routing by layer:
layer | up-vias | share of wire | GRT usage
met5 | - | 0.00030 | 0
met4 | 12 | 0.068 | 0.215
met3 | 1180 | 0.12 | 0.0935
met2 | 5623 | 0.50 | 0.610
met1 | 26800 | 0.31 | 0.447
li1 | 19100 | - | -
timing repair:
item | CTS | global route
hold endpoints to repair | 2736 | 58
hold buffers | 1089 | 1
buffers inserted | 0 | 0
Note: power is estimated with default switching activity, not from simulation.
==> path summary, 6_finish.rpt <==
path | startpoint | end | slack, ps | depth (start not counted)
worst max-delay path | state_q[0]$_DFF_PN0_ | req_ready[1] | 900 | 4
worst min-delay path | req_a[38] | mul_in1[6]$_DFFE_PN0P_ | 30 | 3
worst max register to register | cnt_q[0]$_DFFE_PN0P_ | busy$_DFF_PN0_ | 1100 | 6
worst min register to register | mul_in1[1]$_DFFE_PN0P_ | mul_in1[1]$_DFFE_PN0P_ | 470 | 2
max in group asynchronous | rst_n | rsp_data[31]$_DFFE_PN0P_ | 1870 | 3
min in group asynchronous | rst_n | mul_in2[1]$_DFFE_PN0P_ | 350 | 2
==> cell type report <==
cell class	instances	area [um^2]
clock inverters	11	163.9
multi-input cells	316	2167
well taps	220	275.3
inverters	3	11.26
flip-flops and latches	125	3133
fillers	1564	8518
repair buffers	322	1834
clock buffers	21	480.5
===== src/rtl/sram_boot_loader.sv =====
// Boot loader: streams a LEN/words/CSUM frame from a byte host into the SRAM,
// then hands the SRAM bus to the CPU and releases cpu_hold after a good checksum.
module sram_boot_loader #(
  parameter int                ADDR_W    = 8,
  parameter logic [ADDR_W-1:0] BASE_ADDR = '0,
  parameter int                TIMEOUT   = 1023
) (
  input  logic              clk,
  input  logic              rst,
  input  logic              start,
  input  logic              rx_valid,
  input  logic [7:0]        rx_data,
  output logic              rx_ready,
  input  logic [ADDR_W-1:0] cpu_addr,
  input  logic [15:0]       cpu_din,
  input  logic              cpu_we,
  output logic [ADDR_W-1:0] sram_addr,
  output logic [15:0]       sram_din,
  output logic              sram_we,
  output logic              cpu_hold,
  output logic              done,
  output logic              err
);

  localparam int TW = $clog2(TIMEOUT + 1);

  typedef enum logic [2:0] {
    S_IDLE, S_LEN, S_HI, S_LO, S_WRITE, S_CSUM, S_DONE, S_ERR
  } state_t;

  state_t            r_state;
  logic [7:0]        r_len;
  logic [7:0]        r_idx;
  logic [7:0]        r_sum;
  logic [7:0]        r_hi;
  logic [TW-1:0]     r_tmo;
  logic              r_rx_ready;
  logic              r_we;
  logic [ADDR_W-1:0] r_addr;
  logic [15:0]       r_din;
  logic              r_done;
  logic              r_err;
  logic              r_hold;
  logic              w_hs;
  logic              w_pass;

  assign w_hs   = rx_valid & r_rx_ready;
  assign w_pass = (r_state == S_DONE);

  // Loader FSM with registered handshake, write strobe and status outputs
  always_ff @(posedge clk) begin
    if (rst) begin
      r_state    <= S_IDLE;
      r_len      <= 8'd0;
      r_idx      <= 8'd0;
      r_sum      <= 8'd0;
      r_hi       <= 8'd0;
      r_tmo      <= '0;
      r_rx_ready <= 1'b0;
      r_we       <= 1'b0;
      r_addr     <= '0;
      r_din      <= 16'd0;
      r_done     <= 1'b0;
      r_err      <= 1'b0;
      r_hold     <= 1'b1;
    end else begin
      r_we <= 1'b0;
      case (r_state)
        S_IDLE, S_DONE, S_ERR: begin
          if (start) begin
            r_state    <= S_LEN;
            r_done     <= 1'b0;
            r_err      <= 1'b0;
            r_hold     <= 1'b1;
            r_idx      <= 8'd0;
            r_sum      <= 8'd0;
            r_tmo      <= '0;
            r_rx_ready <= 1'b1;
          end
        end
        S_LEN, S_HI, S_LO, S_CSUM: begin
          if (w_hs) begin
            r_tmo <= '0;
            case (r_state)
              S_LEN: begin
                r_len   <= rx_data;
                r_sum   <= rx_data;
                r_state <= (rx_data == 8'd0) ? S_CSUM : S_HI;
              end
              S_HI: begin
                r_hi    <= rx_data;
                r_sum   <= r_sum + rx_data;
                r_state <= S_LO;
              end
              S_LO: begin
                r_sum      <= r_sum + rx_data;
                r_state    <= S_WRITE;
                r_rx_ready <= 1'b0;
                r_we       <= 1'b1;
                r_addr     <= BASE_ADDR + ADDR_W'(r_idx);
                r_din      <= {r_hi, rx_data};
              end
              default: begin
                r_rx_ready <= 1'b0;
                if (rx_data == r_sum) begin
                  r_state <= S_DONE;
                  r_done  <= 1'b1;
                  r_hold  <= 1'b0;
                end else begin
                  r_state <= S_ERR;
                  r_err   <= 1'b1;
                  r_hold  <= 1'b1;
                end
              end
            endcase
          end else if (r_tmo == TW'(TIMEOUT)) begin
            r_state    <= S_ERR;
            r_err      <= 1'b1;
            r_hold     <= 1'b1;
            r_rx_ready <= 1'b0;
            r_tmo      <= '0;
          end else begin
            r_tmo <= r_tmo + 1'b1;
          end
        end
        S_WRITE: begin
          r_idx      <= r_idx + 8'd1;
          r_state    <= ((r_idx + 8'd1) == r_len) ? S_CSUM : S_HI;
          r_rx_ready <= 1'b1;
          r_tmo      <= '0;
        end
        default: begin
          r_state    <= S_IDLE;
          r_rx_ready <= 1'b0;
        end
      endcase
    end
  end

  // Once loaded, the CPU owns the SRAM bus directly
  assign sram_addr = w_pass ? cpu_addr : r_addr;
  assign sram_din  = w_pass ? cpu_din  : r_din;
  assign sram_we   = w_pass ? cpu_we   : r_we;
  assign rx_ready  = r_rx_ready;
  assign cpu_hold  = r_hold;
  assign done      = r_done;
  assign err       = r_err;

endmodule

===== config.mk =====
export PLATFORM = sky130hd
export DESIGN_NAME = sram_boot_loader
export DESIGN_NICKNAME = d
export VERILOG_FILES = /design/src/rtl/sram_boot_loader.sv
export SDC_FILE = /design/constraint.sdc
export NUM_CORES = 1
export LEC_CHECK = 0
export BUFFER_PORTS_ARGS = -buffer_cell sky130_fd_sc_hd__buf_2
export CAP_MARGIN = 5
export CORE_UTILIZATION = 35
export CTS_BUF_LIST = sky130_fd_sc_hd__clkbuf_4 sky130_fd_sc_hd__clkbuf_8 sky130_fd_sc_hd__clkbuf_16
export DETAILED_ROUTE_END_ITERATION = 16
export PLACE_DENSITY_LB_ADDON = 0.08
export SLEW_MARGIN = 20
export SYNTH_ARGS = -nofsm -noshare
export SYNTH_HDL_FRONTEND = slang
export SYNTH_SLANG_ARGS = --single-unit

===== constraint.sdc =====
create_clock -name clk -period 4.4 [get_ports clk]
set_input_delay 0.44 -clock clk [delete_from_list [all_inputs] [get_ports clk]]
set_output_delay 0.44 -clock clk [all_outputs]
set_load 0.02 [all_outputs]

==> metrics.md <==
| Metric | Value |
|---|---|
| Starting density of the core | 35.9% |
| Slew of the pin with the lowest slew margin | 1020 ps |
| Sum of buffers and inverters on the critical path | 1 |
| Synthesized net count | 530 |
| RePlAce Congestion | 0.823 |
| DPL Wire Length | 7530 um |
| Capture point of the worst path | sram_din[10] |
| Diode count | 0 |
| Antenna Nets Post-Route | 0 |
| Height of the die | 110 um |
| Aggregate negative setup slack | 0 ps |
| Peak supply drop | 0.000127 V |
| Cell family with the largest share of critical-path delay | simple AND/OR/NAND/NOR gates |
| Metal2 WL | 4980 um |
| Setup repair after global routing missed its margin | false |
| Remaining design rule violation count | 0 |
| Min Clock Period, post-route | 2950 ps |
| Clock slew seen by the registers of the worst setup and hold paths | 60 ps |
| Path length in cells of the critical path | 4 |
| Final slew viol count | 0 |
| CTS tree | built |
| R2R cell count | 4 |
| Total wire length | 10800 um |
| Fraction of the yosys area taken by sequential cells | 36.0% |
| Largest stage delay on the critical path | 750 ps |
| Final net count | 581 |
| Ports | 66 |
| Setup crit end kind | output pin |
| Worst endpoint required time | 3960 ps |
| Top Metal Used | met4 |
| Number of clock buffers inserted by TritonCTS | 9 |
| Leakage power | 0.00194 uW |
| Vias in the first global route | 3521 |
| Total vias in the final route | 3619 |
| Layout overhead on the synthesized area | 17.0% |
| FF+latch count, synth | 74 |
| Post-detailed-route via-to-cell ratio | 5.31 |
| Count of different cell masters after synthesis | 70 |
| Startpoint of the most critical register-to-register path | r_state[1] |
| Aggregate global-route resource usage | 18.5% |
| Worst Path Arrival | 2510 ps |
| Multi-input logic area | 2490 um^2 |
| Number of resized instances in the post-cts repair step | 0 |
| Yosys warning count | 0 |
| Met3 Wirelength | 431 um |
| Min setup slack post-route | 1450 ps |
| Synthesized instance count | 483 |
| Post-Route M1 WL | 5180 um |
| Starting DRC count in detailed routing | 122 |
| Crit share post-route | 67.0% |
| Horizontal die dimension | 110 um |
| Total congestion overflow after global routing | 0 |
| H-tree levels | 3 |
| Netlist area before placement | 4120 um^2 |
| Crit Path Max Fanout | 25 |
| Number of fill cells in the layout | 1167 |
| First-pass detailed-route iteration total | 4 |
| Utilization of the core after routing | 42.0% |
| FMAX | 339 MHz |
| Worst max-slew margin expressed relative to the limit | 31.7% |
| Syn_area_per_cell | 8.53 um^2 |
| Final Hold Violating Endpoints | 0 |
| Ys flop type | dfxtp_1 |
| Pre-CTS WS | 1610 ps |
| Total number of clock tree sinks | 74 |
| Hold-fix buffers at CTS | 0 |
| DIE AREA | 12200 um^2 |
| Finish-stage setup viols | 0 |
| Worst reg2reg path endpoint | r_addr[4] |
| Slowest cell on the critical path | dfxtp_1 |
| Critical-path cell list | nand2_1 -> or2_2 -> mux2_2 -> buf_2 |
| Status | finished, final reports clean |
| CP Launch Type | flip-flop |
| Largest net degree at the start of global routing | 59 |
| Setup Buffers After CTS | 0 |
| Antenna violations before repair | 0 |
| Total of buffers placed on input and output ports | 65 |
| Worst setup slack for register-to-register paths | 1980 ps |
| Deepest clock path buffer count | 2 |
| Post-DR wirelength/cell | 15.8 um |
| Share of final-layout standard cells stronger than drive strength 1 | 22.6% |
| Number of standard-cell rows in the floorplan | 39 |
| Ys async rst share | 0% |
| Hold Crit Class | input pin to flip-flop |
| CP Class | flip-flop to output pin |
| Count of flip-flops with a built-in enable after synthesis | 0 |
| Global-route wire length before repair | 18200 um |
| Skew final | 8.48 ps |
| CTS Root Cell | clkbuf_16 |
| Clock latency on the worst-skew pair | 340 ps |
| Footprint of the flip-flops and latches | 1480 um^2 |
| Total power per unit cell area | 333 nW/um^2 |
| Beginning of the critical path | r_state[2] |
| Floorplan core area | 11500 um^2 |
| Reported max-cap violation count | 0 |
-- worst min-delay path by stage --
stage | start | to | slack, ps | cells after the start
6_report | rst | cpu_hold | 400 | 3
5_1_grt | rx_data[3] | r_din[3] | 410 | 3
3_3_place_gp | r_hi[0] | r_din[8] | 440 | 2
4_1_cts | rst | cpu_hold | 400 | 3
3_5_place_dp | r_din[15] | r_din[15] | 440 | 2
2_1_floorplan | r_hi[2] | r_din[10] | 430 | 2
-- worst register-to-register path, delay by kind of cell (launching register included) --
kind	cells	cell delay [ps]
simple gates	3	1450
flops	1	730
compound gates	1	90
-- per-layer routing --
layer  track usage, %  vias to the layer above
li1                 -                     1836
met1             24.7                     1694
met2             29.6                       77
met3             3.79                       12
met4             6.76                        0
met5                0                        -
-- layout by cell type, fill, tap and decap left out, types with 4 or more instances in the layout --
cell and count:
dfxtp_1 74, nand4_1 5, xor2_1 8, mux2i_1 17
a22oi_1 4, nor2b_1 5, ha_1 9, nor3_1 9
o21a_1 5, nor2_1 43, o21ai_0 17, a21o_1 8
nand3_1 12, and3_1 4, mux2_2 25, a21oi_1 47
clkbuf_16 9, xnor2_1 11, buf_2 65, nor4_1 4
inv_1 7, nand2_1 73
-- metrics by stage --
step                cell area [um^2]  instances  hold slack [ps]  total power, uW
global route                    4820        682              411             1680
global placement                4520        666              438              884
detailed placement              4520        666              445              886
finish                          4820        682              400             1600
CTS                             4820        682              402             1620
floorplan                       4120        483              431              823
-- power by group --
group | total [uW] | switching, uW | internal [uW] | leakage (uW)
registers | 698 | 17.7 | 681 | 0.000597
logic | 173 | 107 | 66.1 | 0.00120
clock network | 732 | 294 | 438 | 0.000145
total | 1600 | 419 | 1180 | 0.00194
-- cell families (layout without fill, tap and decap cells) --
group	Yosys count	after routing	share of synthesized area, %
XOR/XNOR	19	19	4.04
flip-flops	74	74	36.0
adder cells (fa/ha/maj)	11	11	3.46
buffers and inverters	36	92	3.68
multiplexers	42	42	11.0
AND/OR/NAND/NOR	184	184	22.1
AO/OA/AOI/OAI	117	117	19.8
-- area by class of cell --
type | instances | area share (%)
multi-input cells | 373 | 51.6
well taps | 143 | 3.71
flip-flops and latches | 74 | 30.7
inverters | 8 | 0.623
clock inverters | 7 | 1.45
repair buffers | 68 | 7.22
clock buffers | 9 | 4.67
-- Yosys cell counts, types with 9 or more instances --
master | n | share of area [%]
dfxtp_1 | 74 | 36
nand2_1 | 73 | 6.7
a21oi_1 | 47 | 5.7
nor2_1 | 43 | 3.9
mux2_2 | 25 | 6.8
mux2i_1 | 17 | 4.1
o21ai_0 | 17 | 2.1
clkbuf_1 | 14 | 1.3
buf_2 | 13 | 1.6
nand3_1 | 12 | 1.5
xnor2_1 | 11 | 2.3
ha_1 | 9 | 2.7
nor3_1 | 9 | 1.1
-- sequential cells by signal, summed over array words and instances, names as in the netlist --
signal	cells
r_din	16
r_tmo	10
r_addr	8
r_hi	8
r_idx	8
r_len	8
r_sum	8
r_state	3
cpu_hold	1
done	1
err	1
r_we	1
rx_ready	1
Power figures use the tool's default switching activity.
--- src/rtl/full_adder_pkg.sv ---
// Shared constants for the bit-serial full adder: default word width and
// the step-index width derived from it.
package full_adder_pkg;

  localparam int WIDTH_DEF = 6;

  // A one-step word still needs a 1-bit index register.
  function automatic int idx_w(input int w);
    return (w > 1) ? $clog2(w) : 1;
  endfunction

  localparam int IDX_W = idx_w(WIDTH_DEF);

  function automatic logic majority(input logic x, input logic y, input logic z);
    return (x & y) | (x & z) | (y & z);
  endfunction

endpackage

■ ■ ■ ■

#### [What needs to be done]
Considering only the material above, set down every line from the one with "S_HI: begin" to the one with "r_state <= S_ERR;", inclusive, exactly as written.

#### [Result for this exercise]
              S_HI: begin
                r_hi    <= rx_data;
                r_sum   <= r_sum + rx_data;
                r_state <= S_LO;
              end
              S_LO: begin
                r_sum      <= r_sum + rx_data;
                r_state    <= S_WRITE;
                r_rx_ready <= 1'b0;
                r_we       <= 1'b1;
                r_addr     <= BASE_ADDR + ADDR_W'(r_idx);
                r_din      <= {r_hi, rx_data};
              end
              default: begin
                r_rx_ready <= 1'b0;
                if (rx_data == r_sum) begin
                  r_state <= S_DONE;
                  r_done  <= 1'b1;
                  r_hold  <= 1'b0;
                end else begin
                  r_state <= S_ERR;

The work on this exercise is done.